- [WORK INSTRUCTIONS]:
Only the number is needed. Please count the lines below in which the word "counter" occurs.

Source data
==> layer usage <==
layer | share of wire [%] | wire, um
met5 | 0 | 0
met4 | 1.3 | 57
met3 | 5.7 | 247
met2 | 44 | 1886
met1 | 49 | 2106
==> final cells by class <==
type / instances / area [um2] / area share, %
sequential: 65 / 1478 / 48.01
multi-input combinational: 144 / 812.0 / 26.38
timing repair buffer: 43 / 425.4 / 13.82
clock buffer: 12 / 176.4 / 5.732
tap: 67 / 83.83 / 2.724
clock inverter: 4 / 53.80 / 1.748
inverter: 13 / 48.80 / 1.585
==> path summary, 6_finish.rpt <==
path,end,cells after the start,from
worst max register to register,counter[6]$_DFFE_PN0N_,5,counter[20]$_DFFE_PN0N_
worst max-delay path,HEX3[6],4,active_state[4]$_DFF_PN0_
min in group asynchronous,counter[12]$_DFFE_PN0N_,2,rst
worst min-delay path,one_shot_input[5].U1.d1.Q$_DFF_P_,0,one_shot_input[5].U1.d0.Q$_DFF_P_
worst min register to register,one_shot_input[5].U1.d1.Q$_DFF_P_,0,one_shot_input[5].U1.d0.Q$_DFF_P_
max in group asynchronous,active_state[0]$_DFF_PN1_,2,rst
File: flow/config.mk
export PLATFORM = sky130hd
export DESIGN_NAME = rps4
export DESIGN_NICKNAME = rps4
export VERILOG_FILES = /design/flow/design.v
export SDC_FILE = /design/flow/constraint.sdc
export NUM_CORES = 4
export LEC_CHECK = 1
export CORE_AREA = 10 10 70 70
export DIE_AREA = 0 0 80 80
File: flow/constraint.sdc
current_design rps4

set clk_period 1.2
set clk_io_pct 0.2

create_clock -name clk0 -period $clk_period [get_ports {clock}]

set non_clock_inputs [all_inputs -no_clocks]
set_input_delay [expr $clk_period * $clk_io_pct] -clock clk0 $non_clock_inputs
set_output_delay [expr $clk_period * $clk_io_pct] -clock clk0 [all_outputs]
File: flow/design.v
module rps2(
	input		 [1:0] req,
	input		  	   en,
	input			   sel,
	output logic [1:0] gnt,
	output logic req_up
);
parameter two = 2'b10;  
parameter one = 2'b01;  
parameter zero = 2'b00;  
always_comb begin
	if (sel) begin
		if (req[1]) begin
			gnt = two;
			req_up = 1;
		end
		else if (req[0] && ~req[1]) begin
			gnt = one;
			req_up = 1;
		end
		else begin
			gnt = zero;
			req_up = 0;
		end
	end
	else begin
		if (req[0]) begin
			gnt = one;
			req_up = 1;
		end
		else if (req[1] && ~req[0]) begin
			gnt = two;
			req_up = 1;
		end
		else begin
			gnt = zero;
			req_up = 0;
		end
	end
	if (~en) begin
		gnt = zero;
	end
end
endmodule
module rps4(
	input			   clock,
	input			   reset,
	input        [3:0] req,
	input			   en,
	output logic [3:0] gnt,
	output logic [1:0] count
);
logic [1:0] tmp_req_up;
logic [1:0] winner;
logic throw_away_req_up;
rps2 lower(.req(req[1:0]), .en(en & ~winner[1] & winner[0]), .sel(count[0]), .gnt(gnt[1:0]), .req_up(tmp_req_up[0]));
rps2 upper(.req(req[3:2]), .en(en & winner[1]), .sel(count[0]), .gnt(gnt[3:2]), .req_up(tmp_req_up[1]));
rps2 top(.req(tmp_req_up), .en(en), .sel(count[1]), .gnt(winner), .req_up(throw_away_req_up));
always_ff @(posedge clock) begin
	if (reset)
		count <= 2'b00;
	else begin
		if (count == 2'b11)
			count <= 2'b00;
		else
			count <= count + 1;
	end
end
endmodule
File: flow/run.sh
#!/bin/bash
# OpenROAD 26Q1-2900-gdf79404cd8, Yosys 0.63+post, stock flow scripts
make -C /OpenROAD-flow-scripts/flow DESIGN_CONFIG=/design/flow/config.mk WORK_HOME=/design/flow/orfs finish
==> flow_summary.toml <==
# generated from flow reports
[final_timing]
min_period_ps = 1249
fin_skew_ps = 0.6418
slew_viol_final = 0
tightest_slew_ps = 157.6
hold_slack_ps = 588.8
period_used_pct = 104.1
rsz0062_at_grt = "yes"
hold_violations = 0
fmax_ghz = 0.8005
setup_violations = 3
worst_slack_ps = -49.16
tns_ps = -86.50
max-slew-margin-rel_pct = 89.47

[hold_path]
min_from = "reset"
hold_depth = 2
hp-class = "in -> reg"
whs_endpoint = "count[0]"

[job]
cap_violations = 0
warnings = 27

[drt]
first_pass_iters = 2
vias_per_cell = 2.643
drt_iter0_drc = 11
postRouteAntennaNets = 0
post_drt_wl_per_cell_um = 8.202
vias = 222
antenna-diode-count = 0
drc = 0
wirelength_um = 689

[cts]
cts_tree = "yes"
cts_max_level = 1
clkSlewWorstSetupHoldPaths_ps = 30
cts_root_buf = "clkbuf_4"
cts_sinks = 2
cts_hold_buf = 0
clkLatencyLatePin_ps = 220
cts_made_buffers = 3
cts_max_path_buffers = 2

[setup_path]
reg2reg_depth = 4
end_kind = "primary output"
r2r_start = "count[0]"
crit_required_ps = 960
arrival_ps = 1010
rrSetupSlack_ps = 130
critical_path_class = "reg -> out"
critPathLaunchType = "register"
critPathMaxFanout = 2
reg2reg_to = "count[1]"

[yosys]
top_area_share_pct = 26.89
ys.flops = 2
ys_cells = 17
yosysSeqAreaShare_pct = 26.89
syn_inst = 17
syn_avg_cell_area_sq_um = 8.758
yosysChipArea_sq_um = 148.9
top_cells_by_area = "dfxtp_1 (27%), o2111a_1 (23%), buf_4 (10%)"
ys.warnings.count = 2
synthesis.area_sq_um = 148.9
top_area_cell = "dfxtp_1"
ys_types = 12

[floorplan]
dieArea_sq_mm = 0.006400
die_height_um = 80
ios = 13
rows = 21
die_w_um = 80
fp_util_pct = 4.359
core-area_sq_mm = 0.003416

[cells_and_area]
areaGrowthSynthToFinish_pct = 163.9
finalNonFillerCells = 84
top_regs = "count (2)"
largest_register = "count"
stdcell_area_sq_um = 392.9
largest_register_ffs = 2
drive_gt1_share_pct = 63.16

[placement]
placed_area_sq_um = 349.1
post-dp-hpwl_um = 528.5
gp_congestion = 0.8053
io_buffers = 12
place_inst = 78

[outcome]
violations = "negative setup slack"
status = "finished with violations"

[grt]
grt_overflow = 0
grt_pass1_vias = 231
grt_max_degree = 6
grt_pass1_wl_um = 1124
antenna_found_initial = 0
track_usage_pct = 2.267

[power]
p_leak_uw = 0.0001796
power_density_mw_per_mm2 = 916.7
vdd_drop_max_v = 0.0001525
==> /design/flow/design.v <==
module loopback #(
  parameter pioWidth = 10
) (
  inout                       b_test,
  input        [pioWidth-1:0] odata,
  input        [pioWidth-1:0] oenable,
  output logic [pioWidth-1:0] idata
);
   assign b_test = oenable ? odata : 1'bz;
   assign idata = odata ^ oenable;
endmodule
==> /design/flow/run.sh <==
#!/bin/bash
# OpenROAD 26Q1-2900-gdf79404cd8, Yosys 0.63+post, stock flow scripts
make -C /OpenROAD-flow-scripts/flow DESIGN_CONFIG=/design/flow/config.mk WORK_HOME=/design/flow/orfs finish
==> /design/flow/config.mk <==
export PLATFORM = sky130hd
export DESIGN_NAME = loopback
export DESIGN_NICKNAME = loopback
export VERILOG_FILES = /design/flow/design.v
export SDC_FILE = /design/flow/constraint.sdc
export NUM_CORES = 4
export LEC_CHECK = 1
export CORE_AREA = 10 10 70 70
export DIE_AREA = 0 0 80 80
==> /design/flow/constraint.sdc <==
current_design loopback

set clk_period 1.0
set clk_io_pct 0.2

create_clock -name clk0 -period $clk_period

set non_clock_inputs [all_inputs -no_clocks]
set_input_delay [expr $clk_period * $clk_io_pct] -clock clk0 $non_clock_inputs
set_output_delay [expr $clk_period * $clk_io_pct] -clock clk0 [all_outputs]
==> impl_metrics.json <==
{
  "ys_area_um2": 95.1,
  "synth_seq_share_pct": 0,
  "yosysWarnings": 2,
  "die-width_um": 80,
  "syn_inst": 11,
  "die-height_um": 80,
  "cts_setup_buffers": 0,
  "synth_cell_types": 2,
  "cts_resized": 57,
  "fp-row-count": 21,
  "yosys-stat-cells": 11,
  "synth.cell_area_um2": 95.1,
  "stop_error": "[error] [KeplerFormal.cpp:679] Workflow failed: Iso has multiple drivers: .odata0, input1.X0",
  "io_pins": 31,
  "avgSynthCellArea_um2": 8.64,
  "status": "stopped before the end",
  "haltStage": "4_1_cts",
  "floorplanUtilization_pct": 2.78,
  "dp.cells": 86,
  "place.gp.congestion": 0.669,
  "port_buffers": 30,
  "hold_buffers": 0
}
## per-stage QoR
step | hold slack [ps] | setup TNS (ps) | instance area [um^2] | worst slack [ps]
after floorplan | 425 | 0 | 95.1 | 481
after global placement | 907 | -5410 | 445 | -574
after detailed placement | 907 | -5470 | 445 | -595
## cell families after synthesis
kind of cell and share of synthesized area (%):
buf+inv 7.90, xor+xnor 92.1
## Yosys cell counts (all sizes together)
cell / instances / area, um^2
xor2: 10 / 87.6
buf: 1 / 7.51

---

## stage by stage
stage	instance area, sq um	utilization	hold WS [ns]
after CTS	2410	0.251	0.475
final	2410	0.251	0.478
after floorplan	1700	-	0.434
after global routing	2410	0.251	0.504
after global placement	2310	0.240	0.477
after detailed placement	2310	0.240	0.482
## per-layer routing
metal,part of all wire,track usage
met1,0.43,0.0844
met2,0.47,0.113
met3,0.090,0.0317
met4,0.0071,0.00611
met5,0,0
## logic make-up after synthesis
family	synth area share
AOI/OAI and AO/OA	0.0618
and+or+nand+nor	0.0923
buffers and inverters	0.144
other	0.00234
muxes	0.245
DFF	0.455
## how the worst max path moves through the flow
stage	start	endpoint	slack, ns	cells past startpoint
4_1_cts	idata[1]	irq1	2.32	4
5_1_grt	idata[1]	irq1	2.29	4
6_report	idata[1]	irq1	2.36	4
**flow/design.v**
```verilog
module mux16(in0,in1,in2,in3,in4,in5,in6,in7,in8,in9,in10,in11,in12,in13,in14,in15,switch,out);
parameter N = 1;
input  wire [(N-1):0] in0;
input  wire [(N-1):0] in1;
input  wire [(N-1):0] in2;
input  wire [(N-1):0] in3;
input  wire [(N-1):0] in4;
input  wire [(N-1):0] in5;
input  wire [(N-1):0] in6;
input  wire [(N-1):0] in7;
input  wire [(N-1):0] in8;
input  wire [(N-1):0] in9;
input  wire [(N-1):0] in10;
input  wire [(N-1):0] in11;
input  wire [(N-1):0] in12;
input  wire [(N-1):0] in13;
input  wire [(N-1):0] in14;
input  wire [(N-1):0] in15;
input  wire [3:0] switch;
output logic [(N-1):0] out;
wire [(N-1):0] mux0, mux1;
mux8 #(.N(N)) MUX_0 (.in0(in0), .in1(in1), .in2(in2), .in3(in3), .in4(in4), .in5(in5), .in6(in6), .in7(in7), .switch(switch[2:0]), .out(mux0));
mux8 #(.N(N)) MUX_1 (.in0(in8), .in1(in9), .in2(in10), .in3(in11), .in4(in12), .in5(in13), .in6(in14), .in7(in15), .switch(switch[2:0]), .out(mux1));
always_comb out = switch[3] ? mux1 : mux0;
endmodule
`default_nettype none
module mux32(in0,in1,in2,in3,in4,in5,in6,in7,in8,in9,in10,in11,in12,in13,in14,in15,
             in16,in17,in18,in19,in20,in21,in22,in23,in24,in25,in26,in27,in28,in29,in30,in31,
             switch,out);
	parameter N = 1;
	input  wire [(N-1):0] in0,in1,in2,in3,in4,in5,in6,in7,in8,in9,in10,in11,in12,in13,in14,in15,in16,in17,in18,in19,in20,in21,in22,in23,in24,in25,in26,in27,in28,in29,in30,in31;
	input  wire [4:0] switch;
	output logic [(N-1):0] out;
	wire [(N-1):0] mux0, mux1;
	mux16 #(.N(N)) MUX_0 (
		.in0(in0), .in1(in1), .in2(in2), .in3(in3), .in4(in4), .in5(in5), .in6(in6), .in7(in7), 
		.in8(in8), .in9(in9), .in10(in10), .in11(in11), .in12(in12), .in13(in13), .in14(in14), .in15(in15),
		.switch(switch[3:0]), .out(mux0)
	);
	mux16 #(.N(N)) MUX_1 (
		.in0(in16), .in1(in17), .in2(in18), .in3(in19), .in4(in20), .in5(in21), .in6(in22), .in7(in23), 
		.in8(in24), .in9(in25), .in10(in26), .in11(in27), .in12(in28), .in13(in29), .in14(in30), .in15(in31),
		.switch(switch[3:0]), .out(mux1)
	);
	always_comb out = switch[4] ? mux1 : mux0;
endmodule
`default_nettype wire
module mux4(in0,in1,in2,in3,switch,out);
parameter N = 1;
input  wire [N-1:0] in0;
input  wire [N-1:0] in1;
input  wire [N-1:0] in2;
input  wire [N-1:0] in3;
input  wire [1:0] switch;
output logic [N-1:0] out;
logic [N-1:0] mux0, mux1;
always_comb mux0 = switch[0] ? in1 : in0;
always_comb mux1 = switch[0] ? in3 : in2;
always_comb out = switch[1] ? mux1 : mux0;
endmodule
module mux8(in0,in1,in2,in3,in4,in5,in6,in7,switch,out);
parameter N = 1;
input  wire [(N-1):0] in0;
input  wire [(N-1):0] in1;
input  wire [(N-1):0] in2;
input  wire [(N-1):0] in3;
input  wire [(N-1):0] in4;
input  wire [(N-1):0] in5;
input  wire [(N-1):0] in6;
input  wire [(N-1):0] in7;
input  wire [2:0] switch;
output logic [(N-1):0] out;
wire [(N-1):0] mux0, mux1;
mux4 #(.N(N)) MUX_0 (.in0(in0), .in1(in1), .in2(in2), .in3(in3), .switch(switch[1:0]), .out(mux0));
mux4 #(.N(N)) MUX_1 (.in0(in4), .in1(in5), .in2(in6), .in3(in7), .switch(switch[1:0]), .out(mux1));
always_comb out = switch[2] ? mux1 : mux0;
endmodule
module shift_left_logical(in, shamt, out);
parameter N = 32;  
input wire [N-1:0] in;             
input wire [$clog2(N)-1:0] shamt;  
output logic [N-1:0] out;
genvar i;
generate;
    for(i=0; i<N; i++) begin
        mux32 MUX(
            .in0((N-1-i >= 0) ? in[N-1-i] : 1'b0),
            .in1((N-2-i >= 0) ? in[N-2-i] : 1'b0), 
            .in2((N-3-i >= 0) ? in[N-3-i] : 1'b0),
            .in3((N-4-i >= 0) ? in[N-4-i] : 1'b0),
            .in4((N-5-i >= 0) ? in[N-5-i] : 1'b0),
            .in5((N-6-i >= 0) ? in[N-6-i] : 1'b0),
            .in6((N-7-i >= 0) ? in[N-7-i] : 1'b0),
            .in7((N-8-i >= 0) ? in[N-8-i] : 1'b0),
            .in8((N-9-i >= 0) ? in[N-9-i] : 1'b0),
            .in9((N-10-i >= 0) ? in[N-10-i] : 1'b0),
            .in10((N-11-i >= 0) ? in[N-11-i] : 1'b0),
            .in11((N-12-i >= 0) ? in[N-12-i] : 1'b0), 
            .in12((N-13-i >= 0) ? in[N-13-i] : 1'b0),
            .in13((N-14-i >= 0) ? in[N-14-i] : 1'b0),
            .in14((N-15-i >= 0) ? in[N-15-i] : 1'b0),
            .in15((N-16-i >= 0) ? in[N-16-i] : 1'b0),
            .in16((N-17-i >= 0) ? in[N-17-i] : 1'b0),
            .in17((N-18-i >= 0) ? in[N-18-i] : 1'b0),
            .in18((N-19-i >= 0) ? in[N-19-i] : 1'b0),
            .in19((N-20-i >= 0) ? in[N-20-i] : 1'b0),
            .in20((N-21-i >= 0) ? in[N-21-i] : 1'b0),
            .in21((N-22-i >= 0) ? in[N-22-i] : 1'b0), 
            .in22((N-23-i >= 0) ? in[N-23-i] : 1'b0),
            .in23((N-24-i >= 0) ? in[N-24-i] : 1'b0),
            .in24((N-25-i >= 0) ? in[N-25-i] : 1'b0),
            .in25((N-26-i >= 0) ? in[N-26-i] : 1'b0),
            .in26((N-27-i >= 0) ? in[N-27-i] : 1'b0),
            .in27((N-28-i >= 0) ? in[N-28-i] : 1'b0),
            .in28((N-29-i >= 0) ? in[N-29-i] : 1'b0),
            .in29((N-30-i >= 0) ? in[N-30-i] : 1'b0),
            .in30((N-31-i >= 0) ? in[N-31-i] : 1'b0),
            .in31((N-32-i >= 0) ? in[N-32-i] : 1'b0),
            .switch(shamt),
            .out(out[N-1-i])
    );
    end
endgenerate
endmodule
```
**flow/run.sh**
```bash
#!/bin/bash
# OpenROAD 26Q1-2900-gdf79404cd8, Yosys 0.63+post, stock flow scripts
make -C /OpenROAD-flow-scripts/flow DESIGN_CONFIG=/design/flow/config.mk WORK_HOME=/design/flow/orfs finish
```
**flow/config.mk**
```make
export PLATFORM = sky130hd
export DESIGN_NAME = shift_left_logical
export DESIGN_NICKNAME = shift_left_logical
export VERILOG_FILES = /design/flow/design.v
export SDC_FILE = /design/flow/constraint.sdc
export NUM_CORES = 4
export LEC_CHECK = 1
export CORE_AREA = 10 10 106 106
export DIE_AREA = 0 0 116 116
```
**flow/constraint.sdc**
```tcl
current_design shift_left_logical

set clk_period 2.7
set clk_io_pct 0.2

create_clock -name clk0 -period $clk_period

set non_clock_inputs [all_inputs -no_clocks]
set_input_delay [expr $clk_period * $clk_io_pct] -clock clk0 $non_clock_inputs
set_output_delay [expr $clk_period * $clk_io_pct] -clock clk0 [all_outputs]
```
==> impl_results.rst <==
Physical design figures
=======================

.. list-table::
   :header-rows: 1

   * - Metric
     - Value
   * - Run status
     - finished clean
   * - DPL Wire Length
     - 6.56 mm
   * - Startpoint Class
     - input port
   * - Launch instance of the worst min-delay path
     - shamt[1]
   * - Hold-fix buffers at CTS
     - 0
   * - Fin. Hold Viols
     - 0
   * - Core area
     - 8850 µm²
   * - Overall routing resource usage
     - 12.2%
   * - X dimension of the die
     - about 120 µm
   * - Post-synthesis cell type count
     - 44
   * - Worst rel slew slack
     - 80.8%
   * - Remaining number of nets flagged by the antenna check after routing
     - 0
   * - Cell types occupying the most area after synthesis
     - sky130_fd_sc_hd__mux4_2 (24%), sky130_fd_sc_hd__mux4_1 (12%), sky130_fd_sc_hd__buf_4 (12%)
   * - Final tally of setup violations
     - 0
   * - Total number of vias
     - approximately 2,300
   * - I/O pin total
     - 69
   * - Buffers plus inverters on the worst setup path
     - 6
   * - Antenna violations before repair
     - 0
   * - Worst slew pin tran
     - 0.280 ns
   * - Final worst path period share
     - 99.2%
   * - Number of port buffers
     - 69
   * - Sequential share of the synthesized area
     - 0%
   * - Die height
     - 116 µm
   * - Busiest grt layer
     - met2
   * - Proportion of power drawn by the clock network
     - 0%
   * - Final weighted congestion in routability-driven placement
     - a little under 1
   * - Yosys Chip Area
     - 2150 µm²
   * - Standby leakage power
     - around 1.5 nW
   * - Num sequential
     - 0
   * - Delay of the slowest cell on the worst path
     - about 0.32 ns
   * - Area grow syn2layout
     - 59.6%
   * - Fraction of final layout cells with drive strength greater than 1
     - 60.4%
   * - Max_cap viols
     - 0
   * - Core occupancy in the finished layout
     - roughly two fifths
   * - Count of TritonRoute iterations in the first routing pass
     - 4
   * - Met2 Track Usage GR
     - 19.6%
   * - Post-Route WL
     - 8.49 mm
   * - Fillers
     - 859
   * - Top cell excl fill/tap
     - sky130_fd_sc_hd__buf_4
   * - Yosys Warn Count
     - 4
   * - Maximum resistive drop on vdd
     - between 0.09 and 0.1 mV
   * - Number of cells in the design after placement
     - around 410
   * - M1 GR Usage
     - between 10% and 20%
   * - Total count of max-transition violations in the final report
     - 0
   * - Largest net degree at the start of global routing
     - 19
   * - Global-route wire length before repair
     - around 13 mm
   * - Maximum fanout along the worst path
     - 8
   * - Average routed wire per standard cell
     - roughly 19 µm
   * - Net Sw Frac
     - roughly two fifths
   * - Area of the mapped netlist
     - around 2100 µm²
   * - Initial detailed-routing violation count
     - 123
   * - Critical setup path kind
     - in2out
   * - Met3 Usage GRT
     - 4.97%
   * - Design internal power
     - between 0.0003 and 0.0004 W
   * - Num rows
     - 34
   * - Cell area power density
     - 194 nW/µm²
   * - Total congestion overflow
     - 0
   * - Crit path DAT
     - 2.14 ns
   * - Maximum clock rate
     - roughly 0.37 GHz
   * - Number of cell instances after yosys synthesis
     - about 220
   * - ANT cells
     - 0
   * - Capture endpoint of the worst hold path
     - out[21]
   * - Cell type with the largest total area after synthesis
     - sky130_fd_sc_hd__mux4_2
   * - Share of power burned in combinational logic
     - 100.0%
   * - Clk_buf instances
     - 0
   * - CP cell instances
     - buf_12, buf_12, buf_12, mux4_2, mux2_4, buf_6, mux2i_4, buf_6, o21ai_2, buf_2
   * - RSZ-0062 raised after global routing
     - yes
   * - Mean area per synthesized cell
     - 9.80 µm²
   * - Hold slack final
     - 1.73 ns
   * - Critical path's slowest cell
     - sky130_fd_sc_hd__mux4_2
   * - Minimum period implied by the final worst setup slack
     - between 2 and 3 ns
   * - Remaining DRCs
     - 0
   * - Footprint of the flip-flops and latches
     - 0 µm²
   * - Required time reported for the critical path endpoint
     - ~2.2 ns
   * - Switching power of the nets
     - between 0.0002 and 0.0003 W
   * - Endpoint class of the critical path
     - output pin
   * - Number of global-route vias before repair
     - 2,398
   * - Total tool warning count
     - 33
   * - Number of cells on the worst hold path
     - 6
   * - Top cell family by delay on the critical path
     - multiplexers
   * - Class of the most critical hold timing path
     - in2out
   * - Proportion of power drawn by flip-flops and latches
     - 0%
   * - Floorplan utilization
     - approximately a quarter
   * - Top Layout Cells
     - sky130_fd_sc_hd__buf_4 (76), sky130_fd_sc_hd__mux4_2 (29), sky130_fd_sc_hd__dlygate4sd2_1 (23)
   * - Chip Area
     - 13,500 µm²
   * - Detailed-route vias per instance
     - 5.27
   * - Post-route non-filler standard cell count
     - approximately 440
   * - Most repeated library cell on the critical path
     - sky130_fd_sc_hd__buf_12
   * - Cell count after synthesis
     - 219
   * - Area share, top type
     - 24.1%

- [RESPONSE FOR THIS EXERCISE]:
2